基于SWMMH雨水管理模型的降雨径流对排水沟影响分析

Impact analysis of rainfall runoff on drainage ditches based on SWMMH rainwater management model

当满足一定地表产流条件时,随着降雨强度及持续时间的增加,地表径流对实际工程的影响更加直观。以某生态修复提升改造项目为例,阐述了研究区降雨径流方向,构建了研究区地形3D模型,利用SWMMH雨水管理模型进行降雨径流数值模拟,分析了排水设施不同管段在不同降雨条件下地表径流的汇水深度和流速。结果表明:降水形成的地表径流随坡向汇入排水沟,在16 mm/h、115 mm/d、267.9 mm/d三种不同降雨强度和1 h、1 d两种降雨持续时间条件下,模拟排水沟内各管段汇水深度最大值均未超过其设计深度。三种降雨情形下径流途径土体介质到达饱和含水率的时间分别为2 h、2.5 h、1.5 h,若持续降雨时间较短,则汇水深度、流速增大趋势的拐点会随降雨结束呈现出滞后性,且汇水深度、流速的变化趋势不稳定。土体介质到达饱和含水率的时间与降雨强度呈负相关,沟道易积累堵塞物位置不会因降雨强度和持续时间而明显变化。
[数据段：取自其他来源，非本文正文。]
===== src/rtl/fetch_pkg.sv =====
`default_nettype none
// +------------------------------------------------------------------+
// | Module      : fetch_pkg                                          |
// | Description : Shared types and constants for the fetch unit:     |
// |               FSM state enum, NOP encoding, default reset PC.    |
// | Revision    : 1.0 - initial release                              |
// +------------------------------------------------------------------+
package fetch_pkg;

  // Fetch FSM states, explicitly encoded
  typedef enum logic [2:0] {
    IDLE = 3'd0,
    REQ  = 3'd1,
    WAIT = 3'd2,
    HOLD = 3'd3,
    KILL = 3'd4
  } fetch_state_t;

  // addi x0, x0, 0
  localparam logic [31:0] C_NOP              = 32'h0000_0013;
  localparam logic [31:0] C_DEFAULT_RESET_PC = 32'h0000_0000;

  // Redirect targets are word aligned; the low two bits are dropped
  function automatic logic [31:0] align_target(input logic [31:0] target);
    return target & ~32'h0000_0003;
  endfunction

endpackage
`default_nettype wire


===== src/rtl/fetch_perf_cnt.sv =====
`default_nettype none
// +------------------------------------------------------------------+
// | Module      : fetch_perf_cnt                                     |
// | Description : Free-running 32-bit event counters for presented   |
// |               fetches and HOLD (stall) cycles. Wrap at 2^32.     |
// | Revision    : 1.0 - initial release                              |
// +------------------------------------------------------------------+
module fetch_perf_cnt (
  input  logic        clk,
  input  logic        rst,
  input  logic        fetch_evt,
  input  logic        stall_evt,
  output logic [31:0] fetch_cnt,
  output logic [31:0] stall_cnt
);

  logic [31:0] r_fetch_cnt;
  logic [31:0] r_stall_cnt;

  // Count one per event pulse; natural 32-bit wrap
  always_ff @(posedge clk or negedge rst) begin
    if (!rst) begin
      r_fetch_cnt <= '0;
      r_stall_cnt <= '0;
    end else begin
      if (fetch_evt) r_fetch_cnt <= r_fetch_cnt + 32'd1;
      if (stall_evt) r_stall_cnt <= r_stall_cnt + 32'd1;
    end
  end

  assign fetch_cnt = r_fetch_cnt;
  assign stall_cnt = r_stall_cnt;

endmodule
`default_nettype wire


===== src/rtl/fetch_unit.sv =====
`default_nettype none
// +------------------------------------------------------------------+
// | Module      : fetch_unit                                         |
// | Description : Single-outstanding instruction fetch FSM with      |
// |               redirect, downstream stall and response discard.   |
// |               Define FETCH_PERF_EN to add perf_fetch_cnt and     |
// |               perf_stall_cnt outputs.                            |
// | Revision    : 1.0 - initial release                              |
// +------------------------------------------------------------------+
module fetch_unit
  import fetch_pkg::*;
#(
  parameter logic [31:0] RESET_PC = C_DEFAULT_RESET_PC
) (
  input  logic        clk,
  input  logic        rst,
  input  logic        next_select,
  input  logic        branch_result,
  input  logic        jalr,
  input  logic [31:0] redirect_target,
  input  logic        load,
  output logic        imem_req,
  output logic [31:0] imem_addr,
  input  logic        imem_rvalid,
  input  logic [31:0] imem_rdata,
  output logic [31:0] pre_address_pc,
  output logic [31:0] instruction_fetch,
  output logic        fetch_valid
`ifdef FETCH_PERF_EN
  ,
  output logic [31:0] perf_fetch_cnt,
  output logic [31:0] perf_stall_cnt
`endif
);

  fetch_state_t r_state;
  logic [31:0]  r_pc;
  logic [31:0]  r_pre_pc;
  logic [31:0]  r_instr;
  logic         r_valid;

  logic         w_redirect;
  logic [31:0]  w_target;
  logic         w_accept;

  assign w_redirect = next_select | branch_result | jalr;
  assign w_target   = align_target(redirect_target);
  // A response in WAIT is kept only if no redirect lands in the same cycle
  assign w_accept   = (r_state == WAIT) && imem_rvalid && !w_redirect;

  // A redirect in REQ suppresses the strobe so the stale-PC request never
  // leaves; this keeps exactly one request in flight when we re-enter REQ.
  assign imem_req  = (r_state == REQ) && !w_redirect;
  assign imem_addr = r_pc;

  assign pre_address_pc    = r_pre_pc;
  assign instruction_fetch = r_instr;
  assign fetch_valid       = r_valid;

  // Fetch FSM, PC and registered presentation outputs
  always_ff @(posedge clk or negedge rst) begin
    if (!rst) begin
      r_state  <= IDLE;
      r_pc     <= RESET_PC;
      r_pre_pc <= '0;
      r_instr  <= C_NOP;
      r_valid  <= 1'b0;
    end else begin
      // Presentation lasts one cycle unless HOLD keeps it
      r_valid  <= 1'b0;
      r_instr  <= C_NOP;
      r_pre_pc <= '0;
      if (w_redirect) begin
        r_pc <= w_target;
        // An unanswered request must have its response swallowed in KILL
        if ((r_state == WAIT || r_state == KILL) && !imem_rvalid) begin
          r_state <= KILL;
        end else begin
          r_state <= REQ;
        end
      end else begin
        case (r_state)
          IDLE: r_state <= REQ;
          REQ:  r_state <= WAIT;
          WAIT: begin
            if (w_accept) begin
              r_valid  <= 1'b1;
              r_instr  <= imem_rdata;
              r_pre_pc <= r_pc;
              r_pc     <= r_pc + 32'd4;
              r_state  <= load ? HOLD : REQ;
            end
          end
          HOLD: begin
            if (load) begin
              r_valid  <= r_valid;
              r_instr  <= r_instr;
              r_pre_pc <= r_pre_pc;
            end else begin
              r_state <= REQ;
            end
          end
          KILL: begin
            if (imem_rvalid) r_state <= REQ;
          end
          default: r_state <= IDLE;
        endcase
      end
    end
  end

`ifdef FETCH_PERF_EN
  fetch_perf_cnt u_perf_cnt (
    .clk       (clk),
    .rst       (rst),
    .fetch_evt (w_accept),
    .stall_evt (r_state == HOLD),
    .fetch_cnt (perf_fetch_cnt),
    .stall_cnt (perf_stall_cnt)
  );
`endif

endmodule
`default_nettype wire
When certain surface runoff generation conditions are met,with the increase of rainfall intensity and duration,the impact of surface runoff on the actual project is more intuitive.Taking an ecological restoration and upgrading project as an example,the direction of rainfall runoff in the study area is described,the terrain 3D model of the study area is constructed,the SWMMH rainwater management model is used to conduct numerical simulation of rainfall runoff,and the catchment depth and velocity of surface runoff in different pipe sections of drainage facilities under different rainfall conditions are analyzed.The results show that the surface runoff formed by precipitation flows into the drainage ditch along the slope direction.Under the conditions of 16 mm/h,115 mm/d,267.9 mm/d rainfall intensity and 1h,1d rainfall duration,the maximum catchment depth of each pipe section in the simulated drainage ditch does not exceed its design depth.Under three rainfall conditions,the time for runoff to reach saturated water content through soil medium is 2h,2.5h and 1.5h respectively.If the duration of rainfall is short,the inflection point of the increasing trend of catchment depth and flow rate will show hysteresis with the end of rainfall,and the changing trend of catchment depth and flow rate is unstable.The time when the soil medium reaches the saturated water content is negatively related to the rainfall intensity,and the position where the channel is easy to accumulate blockage will not change significantly due to the rainfall intensity and duration.